- [REQUIRED ACTION] Here is the task for the records below: repeat exactly the lines from the one with "no stop source" to the one with "if (!reset_n) begin", both included, and nothing else.
......
===== config.mk =====
export PLATFORM = sky130hd
export DESIGN_NAME = pause_arbiter
export DESIGN_NICKNAME = d
export VERILOG_FILES = /design/src/rtl/pause_arbiter.sv
export SDC_FILE = /design/constraint.sdc
export NUM_CORES = 1
export LEC_CHECK = 0
export ABC_AREA = 0
export CAP_MARGIN = 5
export CORE_MARGIN = 2
export CORE_UTILIZATION = 40
export CTS_CLUSTER_DIAMETER = 200
export DETAILED_ROUTE_END_ITERATION = 6
export GPL_ROUTABILITY_DRIVEN = 0
export PLACE_DENSITY = 0.68
export REMOVE_ABC_BUFFERS = 1
export SLEW_MARGIN = 15
export SYNTH_ARGS = -nofsm -noshare
export SYNTH_HDL_FRONTEND = slang
export SYNTH_SLANG_ARGS = --single-unit

===== constraint.sdc =====
create_clock -name clk_sys -period 2.4 [get_ports clk_sys]
set_input_delay 0.48 -clock clk_sys [delete_from_list [all_inputs] [get_ports clk_sys]]
set_output_delay 0.48 -clock clk_sys [all_outputs]
set_load 0.05 [all_outputs]

===== src/rtl/pause_arbiter.sv =====
// Frame-aligned halt arbiter: merges user pause, OSD pause and hiscore RAM requests
// into one core halt taken at vblank, grants RAM once stopped, and times screen dimming.
module pause_arbiter #(
  parameter logic [31:0] DIM_CYCLES = 32'd480000000,
  parameter logic [20:0] DRAIN_MAX  = 21'd1000000
) (
  input  logic       clk_sys,
  input  logic       reset_n,
  input  logic       vblank,
  input  logic       btn_pause,
  input  logic       osd_open,
  input  logic       osd_pause_en,
  input  logic       hs_req,
  output logic       core_pause,
  output logic       hs_grant,
  output logic       dim_video,
  output logic [1:0] pause_state
);

  // state  | meaning
  // RUN    | core running, no stop source
  // DRAIN  | stop requested, waiting for vblank rise or timeout
  // PAUSED | core halted
  // HS     | core halted, hiscore engine owns RAM
  typedef enum logic [1:0] {RUN = 2'd0, DRAIN = 2'd1, PAUSED = 2'd2, HS = 2'd3} state_t;

  logic rst_meta_q, rst_sync_q, rst_n;

  // Assert asynchronously, release after two clk_sys edges.
  always_ff @(posedge clk_sys or negedge reset_n) begin
    if (!reset_n) begin
      rst_meta_q <= 1'b0;
      rst_sync_q <= 1'b0;
    end else begin
      rst_meta_q <= 1'b1;
      rst_sync_q <= rst_meta_q;
    end
  end
  assign rst_n = rst_sync_q;

  state_t      state_q, state_d;
  logic        user_tog_q, user_tog_d;
  logic        btn_dly_q, btn_dly_d;
  logic        vblank_dly_q, vblank_dly_d;
  logic [20:0] drain_cnt_q, drain_cnt_d;
  logic [31:0] dim_cnt_q, dim_cnt_d;
  logic        dim_video_q, dim_video_d;
  logic        btn_rise, vbl_rise, src, halted;

  always_ff @(posedge clk_sys or negedge rst_n) begin
    if (!rst_n) begin
      state_q      <= RUN;
      user_tog_q   <= 1'b0;
      btn_dly_q    <= 1'b0;
      vblank_dly_q <= 1'b0;
      drain_cnt_q  <= '0;
      dim_cnt_q    <= '0;
      dim_video_q  <= 1'b0;
    end else begin
      state_q      <= state_d;
      user_tog_q   <= user_tog_d;
      btn_dly_q    <= btn_dly_d;
      vblank_dly_q <= vblank_dly_d;
      drain_cnt_q  <= drain_cnt_d;
      dim_cnt_q    <= dim_cnt_d;
      dim_video_q  <= dim_video_d;
    end
  end

  always_comb begin
    btn_rise     = btn_pause & ~btn_dly_q;
    vbl_rise     = vblank & ~vblank_dly_q;
    btn_dly_d    = btn_pause;
    vblank_dly_d = vblank;
    user_tog_d   = user_tog_q ^ btn_rise;
    src          = user_tog_q | (osd_open & osd_pause_en) | hs_req;
    halted       = (state_q == PAUSED) || (state_q == HS);

    state_d     = state_q;
    drain_cnt_d = drain_cnt_q;
    case (state_q)
      RUN: begin
        if (src) begin
          state_d     = DRAIN;
          drain_cnt_d = '0;
        end
      end
      DRAIN: begin
        // Losing the source wins over a coincident vblank edge.
        if (!src) state_d = RUN;
        else if (vbl_rise || (drain_cnt_q == DRAIN_MAX - 21'd1)) state_d = PAUSED;
        else drain_cnt_d = drain_cnt_q + 21'd1;
      end
      PAUSED: begin
        if (hs_req) state_d = HS;
        else if (!src) state_d = RUN;
      end
      HS: begin
        if (!hs_req) state_d = PAUSED;
      end
      default: state_d = RUN;
    endcase

    if (!halted) dim_cnt_d = '0;
    else if (dim_cnt_q == DIM_CYCLES) dim_cnt_d = dim_cnt_q;
    else dim_cnt_d = dim_cnt_q + 32'd1;
    dim_video_d = halted && (dim_cnt_q == DIM_CYCLES);
  end

  always_comb begin
    core_pause  = (state_q == PAUSED) || (state_q == HS);
    hs_grant    = (state_q == HS);
    pause_state = state_q;
    dim_video   = dim_video_q;
  end

endmodule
......
- [RESPONSE FOR THIS EXERCISE]
  // RUN    | core running, no stop source
  // DRAIN  | stop requested, waiting for vblank rise or timeout
  // PAUSED | core halted
  // HS     | core halted, hiscore engine owns RAM
  typedef enum logic [1:0] {RUN = 2'd0, DRAIN = 2'd1, PAUSED = 2'd2, HS = 2'd3} state_t;

  logic rst_meta_q, rst_sync_q, rst_n;

  // Assert asynchronously, release after two clk_sys edges.
  always_ff @(posedge clk_sys or negedge reset_n) begin
    if (!reset_n) begin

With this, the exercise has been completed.